**THE TASK**
Two lines below mark the span: the one containing "assign level_out = level_q;" and the one containing "input wire logic [SLOT_COUNT-1:0]". Set down both, plus every line between, exactly as they stand, and nothing else.
(GIVEN RECORDS)
[config.mk]
export PLATFORM = sky130hd
export DESIGN_NAME = dma_slot_channel
export DESIGN_NICKNAME = d
export VERILOG_FILES = /design/src/dma_slot_pkg.sv /design/src/dma_slot_channel.sv /design/src/byte_buffer.sv /design/src/slot_sequencer.sv
export SDC_FILE = /design/constraint.sdc
export NUM_CORES = 1
export LEC_CHECK = 0
export BUFFER_PORTS_ARGS = -buffer_cell sky130_fd_sc_hd__buf_2
export CAP_MARGIN = 20
export CORE_MARGIN = 2
export CORE_UTILIZATION = 42
export CTS_BUF_LIST = sky130_fd_sc_hd__clkbuf_4 sky130_fd_sc_hd__clkbuf_8 sky130_fd_sc_hd__clkbuf_16
export DETAILED_ROUTE_END_ITERATION = 10
export GPL_TIMING_DRIVEN = 1
export PLACE_DENSITY = 0.76
export SLEW_MARGIN = 5
export SYNTH_ARGS = -nofsm -noshare
export SYNTH_HDL_FRONTEND = slang
export SYNTH_SLANG_ARGS = --single-unit
[constraint.sdc]
create_clock -name ref_clk_in -period 1.7 [get_ports ref_clk_in]
set_input_delay 0.085 -clock ref_clk_in [delete_from_list [all_inputs] [get_ports ref_clk_in]]
set_output_delay 0.085 -clock ref_clk_in [all_outputs]
set_load 0.02 [all_outputs]
[src/dma_slot_pkg.sv]
// Shared constants and types for the slot-driven DMA channel
package dma_slot_pkg;

  localparam int unsigned APB_ADDR_W = 18;
  localparam int unsigned APB_DATA_W = 32;
  localparam int unsigned REG_IDX_W = 16;
  localparam int unsigned REG_W = 8;

  // Register indices; byte address is four times the index
  localparam logic [15:0] CTRL_IDX = 16'hfff4;
  localparam logic [15:0] SLOT_HI_IDX = 16'hfff5;
  localparam logic [15:0] SLOT_LO_IDX = 16'hfff6;
  localparam logic [15:0] STATUS_IDX = 16'hfff7;

  localparam logic [7:0] CTRL_RESET = 8'h00;
  localparam logic [7:0] SLOT_HI_RESET = 8'h00;
  localparam logic [7:0] SLOT_LO_RESET = 8'h00;
  // Bits 5:4 of control are reserved and read as zero
  localparam logic [7:0] CTRL_WMASK = 8'hcf;

  localparam int unsigned CTRL_GO_BIT = 7;
  localparam int unsigned CTRL_CIRC_BIT = 6;
  localparam int unsigned CTRL_DIR_BIT = 3;
  localparam int unsigned CTRL_EP_LSB = 0;
  localparam int unsigned SH_SEL_W = 6;
  localparam int unsigned SH_BYTES_LSB = 6;

  localparam int unsigned SLOT_COUNT = 14;
  localparam int unsigned SLOT_NUM_W = 4;
  localparam int unsigned BYTE_W = 8;
  localparam int unsigned EP_W = 3;
  localparam int unsigned COUNT_W = 3;
  localparam int unsigned BUF_DEPTH = 2;
  localparam int unsigned LEVEL_W = 2;

  localparam logic DIR_IN = 1'b1;
  localparam logic [2:0] EP_CONTROL = 3'h0;

  // Status register layout
  localparam int unsigned ST_BUSY_BIT = 0;
  localparam int unsigned ST_REM_LSB = 1;
  localparam int unsigned ST_LEVEL_LSB = 4;

  typedef enum logic [1:0] {
    SEQ_IDLE = 2'b00,
    SEQ_MOVE = 2'b01
  } seq_state_t;

  // Byte-count code 00..11 means 1..4 bytes per slot
  function automatic logic [2:0] slot_bytes(input logic [1:0] code);
    return {1'b0, code} + 3'h1;
  endfunction : slot_bytes

endpackage : dma_slot_pkg

[src/dma_slot_channel.sv]
// DMA channel: APB registers, slot selection and byte data path
// Notes on behaviour
// Each channel has fourteen slot-select bits; a one claims that codec slot.
// Data moves only during slots whose select bit is set.
// Transfer direction comes from this channel's control direction bit.
// Firmware sets slot-select bits before turning the channel on.
// Low slot register holds select bits 7:0, all read/write.
// High slot register holds select bits 13:8 in bits 5:0.
// High register bits 7:6 give one to four bytes per slot.
// Control: bit7 go, bit6 circular, 5:4 reserved, bit3 direction, 2:0 endpoint.
// Writing one to go activates the channel; configure everything first.
// Direction one serves a USB IN endpoint, zero an OUT endpoint.
// Endpoint field selects 1..7; endpoint zero never runs DMA.
// Circular buffer bit is seen by the channel and buffer manager. The channel does not use it; it only drives it out on circular_buffer_on_out.
`timescale 1ns/100ps
module dma_slot_channel
  import dma_slot_pkg::*;
(
  input wire logic ref_clk_in,
  input wire logic rst_in,
  input wire logic psel,
  input wire logic penable,
  input wire logic pwrite,
  input wire logic [APB_ADDR_W-1:0] paddr,
  input wire logic [APB_DATA_W-1:0] pwdata,
  output logic [APB_DATA_W-1:0] prdata,
  output logic pready,
  output logic pslverr,
  input wire logic slot_start_in,
  input wire logic [SLOT_NUM_W-1:0] slot_num_in,
  input wire logic cp_rx_valid_in,
  input wire logic [BYTE_W-1:0] cp_rx_data_in,
  output logic cp_rx_ready_out,
  output logic cp_tx_valid_out,
  output logic [BYTE_W-1:0] cp_tx_data_out,
  input wire logic cp_tx_ready_in,
  input wire logic usb_rd_valid_in,
  input wire logic [BYTE_W-1:0] usb_rd_data_in,
  output logic usb_rd_ready_out,
  output logic usb_wr_valid_out,
  output logic [BYTE_W-1:0] usb_wr_data_out,
  input wire logic usb_wr_ready_in,
  output logic [EP_W-1:0] endpoint_index_out,
  output logic endpoint_direction_out,
  output logic circular_buffer_on_out,
  output logic channel_busy_out
);

  logic [REG_W-1:0] ctrl_q;
  logic [REG_W-1:0] slot_hi_q;
  logic [REG_W-1:0] slot_lo_q;
  logic [APB_DATA_W-1:0] prdata_q;
  logic [SLOT_COUNT-1:0] slot_select_bits;
  logic [1:0] slot_byte_count;
  logic channel_go;
  logic circular_buffer_on;
  logic endpoint_direction;
  logic [EP_W-1:0] endpoint_index;
  logic ep_valid;
  logic moving;
  logic [COUNT_W-1:0] remaining;
  logic src_valid;
  logic [BYTE_W-1:0] src_data;
  logic src_ready;
  logic step;
  logic buf_in_ready;
  logic buf_out_valid;
  logic buf_out_ready;
  logic [BYTE_W-1:0] buf_out_data;
  logic [LEVEL_W-1:0] buf_level;
  logic setup;
  logic wr_access;
  logic [REG_IDX_W-1:0] req_idx;

  function automatic logic idx_mapped(input logic [REG_IDX_W-1:0] idx);
    return (idx == CTRL_IDX) || (idx == SLOT_HI_IDX) || (idx == SLOT_LO_IDX) || (idx == STATUS_IDX);
  endfunction : idx_mapped

  // Register fields
  // fourteen select bits
  assign slot_select_bits = {slot_hi_q[SH_SEL_W-1:0], slot_lo_q};
  assign slot_byte_count = slot_hi_q[SH_BYTES_LSB +: 2];
  assign channel_go = ctrl_q[CTRL_GO_BIT];
  assign circular_buffer_on = ctrl_q[CTRL_CIRC_BIT];
  assign endpoint_direction = ctrl_q[CTRL_DIR_BIT];
  assign endpoint_index = ctrl_q[CTRL_EP_LSB +: EP_W];
  // endpoint zero excluded
  assign ep_valid = (endpoint_index != EP_CONTROL);

  // APB slave: zero wait states, read data captured in setup phase
  assign req_idx = paddr[APB_ADDR_W-1:2];
  assign setup = psel && !penable;
  assign wr_access = psel && penable && pwrite && idx_mapped(req_idx);
  assign pready = 1'b1;
  assign pslverr = psel && penable && !idx_mapped(req_idx);
  assign prdata = prdata_q;

  always_ff @(posedge ref_clk_in) begin
    if (rst_in) begin
      prdata_q <= '0;
    end else if (setup && !pwrite) begin
      unique case (req_idx)
        CTRL_IDX: prdata_q <= {24'h000000, ctrl_q};
        SLOT_HI_IDX: prdata_q <= {24'h000000, slot_hi_q};
        SLOT_LO_IDX: prdata_q <= {24'h000000, slot_lo_q};
        STATUS_IDX: begin
          prdata_q <= '0;
          prdata_q[ST_BUSY_BIT] <= moving;
          prdata_q[ST_REM_LSB +: COUNT_W] <= remaining;
          prdata_q[ST_LEVEL_LSB +: LEVEL_W] <= buf_level;
        end
        default: prdata_q <= '0;
      endcase
    end
  end

  // control layout, reserved bits held at zero
  always_ff @(posedge ref_clk_in) begin
    if (rst_in) begin
      ctrl_q <= CTRL_RESET;
    end else if (wr_access && req_idx == CTRL_IDX) begin
      ctrl_q <= pwdata[REG_W-1:0] & CTRL_WMASK;
    end
  end

  // high select bits and byte count
  always_ff @(posedge ref_clk_in) begin
    if (rst_in) begin
      slot_hi_q <= SLOT_HI_RESET;
    end else if (wr_access && req_idx == SLOT_HI_IDX) begin
      slot_hi_q <= pwdata[REG_W-1:0];
    end
  end

  // low select bits
  always_ff @(posedge ref_clk_in) begin
    if (rst_in) begin
      slot_lo_q <= SLOT_LO_RESET;
    end else if (wr_access && req_idx == SLOT_LO_IDX) begin
      slot_lo_q <= pwdata[REG_W-1:0];
    end
  end

  // slots claimed only when on
  slot_sequencer u_seq (
    .ref_clk_in(ref_clk_in),
    .rst_in(rst_in),
    .go_in(channel_go),
    .ep_valid_in(ep_valid),
    .slot_start_in(slot_start_in),
    .slot_num_in(slot_num_in),
    .select_in(slot_select_bits),
    .byte_code_in(slot_byte_count),
    .step_in(step),
    .moving_out(moving),
    .remaining_out(remaining)
  );

  // direction picks source and sink
  // IN: codec data register to USB buffer; OUT: USB buffer to codec
  assign src_valid = (endpoint_direction == DIR_IN) ? cp_rx_valid_in : usb_rd_valid_in;
  assign src_data = (endpoint_direction == DIR_IN) ? cp_rx_data_in : usb_rd_data_in;
  assign src_ready = moving && buf_in_ready;
  assign step = src_ready && src_valid;
  assign cp_rx_ready_out = src_ready && (endpoint_direction == DIR_IN);
  assign usb_rd_ready_out = src_ready && (endpoint_direction != DIR_IN);

  // Stalled sink fills the buffer, which then holds off the source
  byte_buffer #(
    .WIDTH(BYTE_W),
    .DEPTH(BUF_DEPTH)
  ) u_buf (
    .ref_clk_in(ref_clk_in),
    .rst_in(rst_in),
    .in_valid_in(moving && src_valid),
    .in_data_in(src_data),
    .in_ready_out(buf_in_ready),
    .out_valid_out(buf_out_valid),
    .out_data_out(buf_out_data),
    .out_ready_in(buf_out_ready),
    .level_out(buf_level)
  );

  // Flipping direction with bytes buffered sends them the new way
  assign buf_out_ready = (endpoint_direction == DIR_IN) ? usb_wr_ready_in : cp_tx_ready_in;
  assign usb_wr_valid_out = buf_out_valid && (endpoint_direction == DIR_IN);
  assign cp_tx_valid_out = buf_out_valid && (endpoint_direction != DIR_IN);
  assign usb_wr_data_out = buf_out_data;
  assign cp_tx_data_out = buf_out_data;

  // circular mode visible to buffer manager
  assign circular_buffer_on_out = circular_buffer_on;
  assign endpoint_index_out = endpoint_index;
  assign endpoint_direction_out = endpoint_direction;
  assign channel_busy_out = moving;

  property p_claim_selected;
    @(posedge ref_clk_in) disable iff (rst_in)
      (!moving && slot_start_in && channel_go && ep_valid && slot_num_in < SLOT_NUM_W'(SLOT_COUNT)
       && slot_select_bits[slot_num_in]) |=> moving;
  endproperty
  a_claim_selected: assert property (p_claim_selected) else $error("selected slot not claimed");

  property p_skip_unselected;
    @(posedge ref_clk_in) disable iff (rst_in)
      (!moving && !(slot_start_in && slot_num_in < SLOT_NUM_W'(SLOT_COUNT) && slot_select_bits[slot_num_in]))
      |=> !moving;
  endproperty
  a_skip_unselected: assert property (p_skip_unselected) else $error("unselected slot moved data");

  property p_dir_sink;
    @(posedge ref_clk_in) disable iff (rst_in)
      endpoint_direction |-> (!cp_tx_valid_out && !usb_rd_ready_out);
  endproperty
  a_dir_sink: assert property (p_dir_sink) else $error("IN channel touched OUT path");

  property p_low_write;
    @(posedge ref_clk_in) disable iff (rst_in)
      (wr_access && req_idx == SLOT_LO_IDX) |=> slot_select_bits[REG_W-1:0] == $past(pwdata[REG_W-1:0]);
  endproperty
  a_low_write: assert property (p_low_write) else $error("low select write lost");

  property p_high_write;
    @(posedge ref_clk_in) disable iff (rst_in)
      (wr_access && req_idx == SLOT_HI_IDX) |=>
        slot_select_bits[SLOT_COUNT-1:REG_W] == $past(pwdata[SH_SEL_W-1:0]);
  endproperty
  a_high_write: assert property (p_high_write) else $error("high select write lost");

  property p_byte_load;
    @(posedge ref_clk_in) disable iff (rst_in)
      $rose(moving) |-> remaining == slot_bytes($past(slot_byte_count));
  endproperty
  a_byte_load: assert property (p_byte_load) else $error("wrong bytes per slot");

  property p_reserved_zero;
    @(posedge ref_clk_in) disable iff (rst_in)
      (wr_access && req_idx == CTRL_IDX) |=> (ctrl_q == ($past(pwdata[REG_W-1:0]) & CTRL_WMASK));
  endproperty
  a_reserved_zero: assert property (p_reserved_zero) else $error("control layout wrong");

  property p_off_idle;
    @(posedge ref_clk_in) disable iff (rst_in)
      !channel_go |=> !moving;
  endproperty
  a_off_idle: assert property (p_off_idle) else $error("channel moved while off");

  property p_out_path;
    @(posedge ref_clk_in) disable iff (rst_in)
      !endpoint_direction |-> (!usb_wr_valid_out && !cp_rx_ready_out);
  endproperty
  a_out_path: assert property (p_out_path) else $error("OUT channel touched IN path");

  property p_ep_zero;
    @(posedge ref_clk_in) disable iff (rst_in)
      (!moving && !ep_valid) |=> !moving;
  endproperty
  a_ep_zero: assert property (p_ep_zero) else $error("endpoint zero ran DMA");

  property p_circ_out;
    @(posedge ref_clk_in) disable iff (rst_in)
      (wr_access && req_idx == CTRL_IDX) |=> circular_buffer_on_out == $past(pwdata[CTRL_CIRC_BIT]);
  endproperty
  a_circ_out: assert property (p_circ_out) else $error("circular flag not exported");

  property p_last_byte;
    @(posedge ref_clk_in) disable iff (rst_in)
      (moving && channel_go && step && remaining == COUNT_W'(1)) |=> !moving;
  endproperty
  a_last_byte: assert property (p_last_byte) else $error("slot overran its byte count");

  property p_byte_step;
    @(posedge ref_clk_in) disable iff (rst_in)
      (moving && channel_go && step && remaining != COUNT_W'(1)) |=>
        (moving && remaining == $past(remaining) - COUNT_W'(1));
  endproperty
  a_byte_step: assert property (p_byte_step) else $error("byte count did not step");

  property p_idle_sources;
    @(posedge ref_clk_in) disable iff (rst_in)
      !moving |-> (!cp_rx_ready_out && !usb_rd_ready_out);
  endproperty
  a_idle_sources: assert property (p_idle_sources) else $error("byte taken outside a slot");

  property p_go_abort;
    @(posedge ref_clk_in) disable iff (rst_in)
      (moving && !channel_go) |=> !moving;
  endproperty
  a_go_abort: assert property (p_go_abort) else $error("slot kept running after go cleared");

  property p_low_hold;
    @(posedge ref_clk_in) disable iff (rst_in)
      !(wr_access && req_idx == SLOT_LO_IDX) |=> $stable(slot_lo_q);
  endproperty
  a_low_hold: assert property (p_low_hold) else $error("low select changed without write");

  property p_high_hold;
    @(posedge ref_clk_in) disable iff (rst_in)
      !(wr_access && req_idx == SLOT_HI_IDX) |=> $stable(slot_hi_q);
  endproperty
  a_high_hold: assert property (p_high_hold) else $error("high select changed without write");

  property p_in_route;
    @(posedge ref_clk_in) disable iff (rst_in)
      (moving && endpoint_direction == DIR_IN && buf_in_ready) |-> cp_rx_ready_out;
  endproperty
  a_in_route: assert property (p_in_route) else $error("IN channel not taking codec bytes");

endmodule : dma_slot_channel

[src/byte_buffer.sv]
// Two-entry byte buffer with valid/ready on both sides
`timescale 1ns/100ps
module byte_buffer
  import dma_slot_pkg::*;
#(
  parameter int unsigned WIDTH = BYTE_W,
  parameter int unsigned DEPTH = BUF_DEPTH
) (
  input wire logic ref_clk_in,
  input wire logic rst_in,
  input wire logic in_valid_in,
  input wire logic [WIDTH-1:0] in_data_in,
  output logic in_ready_out,
  output logic out_valid_out,
  output logic [WIDTH-1:0] out_data_out,
  input wire logic out_ready_in,
  output logic [$clog2(DEPTH+1)-1:0] level_out
);

  localparam int unsigned PTR_W = (DEPTH > 1) ? $clog2(DEPTH) : 1;
  localparam int unsigned LVL_W = $clog2(DEPTH+1);

  logic [WIDTH-1:0] mem_q [DEPTH];
  logic [PTR_W-1:0] wr_ptr_q;
  logic [PTR_W-1:0] rd_ptr_q;
  logic [LVL_W-1:0] level_q;
  logic push;
  logic pop;

  assign in_ready_out = (level_q != LVL_W'(DEPTH));
  assign out_valid_out = (level_q != '0);
  assign out_data_out = mem_q[rd_ptr_q];
  assign level_out = level_q;
  assign push = in_valid_in && in_ready_out;
  assign pop = out_valid_out && out_ready_in;

  always_ff @(posedge ref_clk_in) begin
    if (push) begin
      mem_q[wr_ptr_q] <= in_data_in;
    end
  end

  always_ff @(posedge ref_clk_in) begin
    if (rst_in) begin
      wr_ptr_q <= '0;
      rd_ptr_q <= '0;
    end else begin
      if (push) begin
        wr_ptr_q <= (wr_ptr_q == PTR_W'(DEPTH - 1)) ? '0 : wr_ptr_q + 1'b1;
      end
      if (pop) begin
        rd_ptr_q <= (rd_ptr_q == PTR_W'(DEPTH - 1)) ? '0 : rd_ptr_q + 1'b1;
      end
    end
  end

  always_ff @(posedge ref_clk_in) begin
    if (rst_in) begin
      level_q <= '0;
    end else if (push && !pop) begin
      level_q <= level_q + 1'b1;
    end else if (pop && !push) begin
      level_q <= level_q - 1'b1;
    end
  end

endmodule : byte_buffer

[src/slot_sequencer.sv]
// Per-slot byte sequencer: claims selected slots and counts bytes
`timescale 1ns/100ps
module slot_sequencer
  import dma_slot_pkg::*;
(
  input wire logic ref_clk_in,
  input wire logic rst_in,
  input wire logic go_in,
  input wire logic ep_valid_in,
  input wire logic slot_start_in,
  input wire logic [SLOT_NUM_W-1:0] slot_num_in,
  input wire logic [SLOT_COUNT-1:0] select_in,
  input wire logic [1:0] byte_code_in,
  input wire logic step_in,
  output logic moving_out,
  output logic [COUNT_W-1:0] remaining_out
);

  seq_state_t state_q;
  logic [COUNT_W-1:0] remaining_q;
  logic claim;

  // Slot numbers 14 and 15 are never selected
  assign claim = go_in && ep_valid_in && slot_start_in &&
                 (slot_num_in < SLOT_NUM_W'(SLOT_COUNT)) && select_in[slot_num_in];
  assign moving_out = (state_q == SEQ_MOVE);
  assign remaining_out = remaining_q;

  // A start arriving mid-slot is ignored: the previous slot still drains
  always_ff @(posedge ref_clk_in) begin
    if (rst_in) begin
      state_q <= SEQ_IDLE;
      remaining_q <= '0;
    end else begin
      unique case (state_q)
        SEQ_IDLE: begin
          if (claim) begin
            state_q <= SEQ_MOVE;
            remaining_q <= slot_bytes(byte_code_in);
          end
        end
        SEQ_MOVE: begin
          if (!go_in) begin
            state_q <= SEQ_IDLE;
            remaining_q <= '0;
          end else if (step_in) begin
            remaining_q <= remaining_q - 1'b1;
            if (remaining_q == COUNT_W'(1)) begin
              state_q <= SEQ_IDLE;
            end
          end
        end
        default: begin
          state_q <= SEQ_IDLE;
          remaining_q <= '0;
        end
      endcase
    end
  end

endmodule : slot_sequencer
(End GIVEN RECORDS)
**TASK ANSWER**
  assign level_out = level_q;
  assign push = in_valid_in && in_ready_out;
  assign pop = out_valid_out && out_ready_in;

  always_ff @(posedge ref_clk_in) begin
    if (push) begin
      mem_q[wr_ptr_q] <= in_data_in;
    end
  end

  always_ff @(posedge ref_clk_in) begin
    if (rst_in) begin
      wr_ptr_q <= '0;
      rd_ptr_q <= '0;
    end else begin
      if (push) begin
        wr_ptr_q <= (wr_ptr_q == PTR_W'(DEPTH - 1)) ? '0 : wr_ptr_q + 1'b1;
      end
      if (pop) begin
        rd_ptr_q <= (rd_ptr_q == PTR_W'(DEPTH - 1)) ? '0 : rd_ptr_q + 1'b1;
      end
    end
  end

  always_ff @(posedge ref_clk_in) begin
    if (rst_in) begin
      level_q <= '0;
    end else if (push && !pop) begin
      level_q <= level_q + 1'b1;
    end else if (pop && !push) begin
      level_q <= level_q - 1'b1;
    end
  end

endmodule : byte_buffer

[src/slot_sequencer.sv]
// Per-slot byte sequencer: claims selected slots and counts bytes
`timescale 1ns/100ps
module slot_sequencer
  import dma_slot_pkg::*;
(
  input wire logic ref_clk_in,
  input wire logic rst_in,
  input wire logic go_in,
  input wire logic ep_valid_in,
  input wire logic slot_start_in,
  input wire logic [SLOT_NUM_W-1:0] slot_num_in,
  input wire logic [SLOT_COUNT-1:0] select_in,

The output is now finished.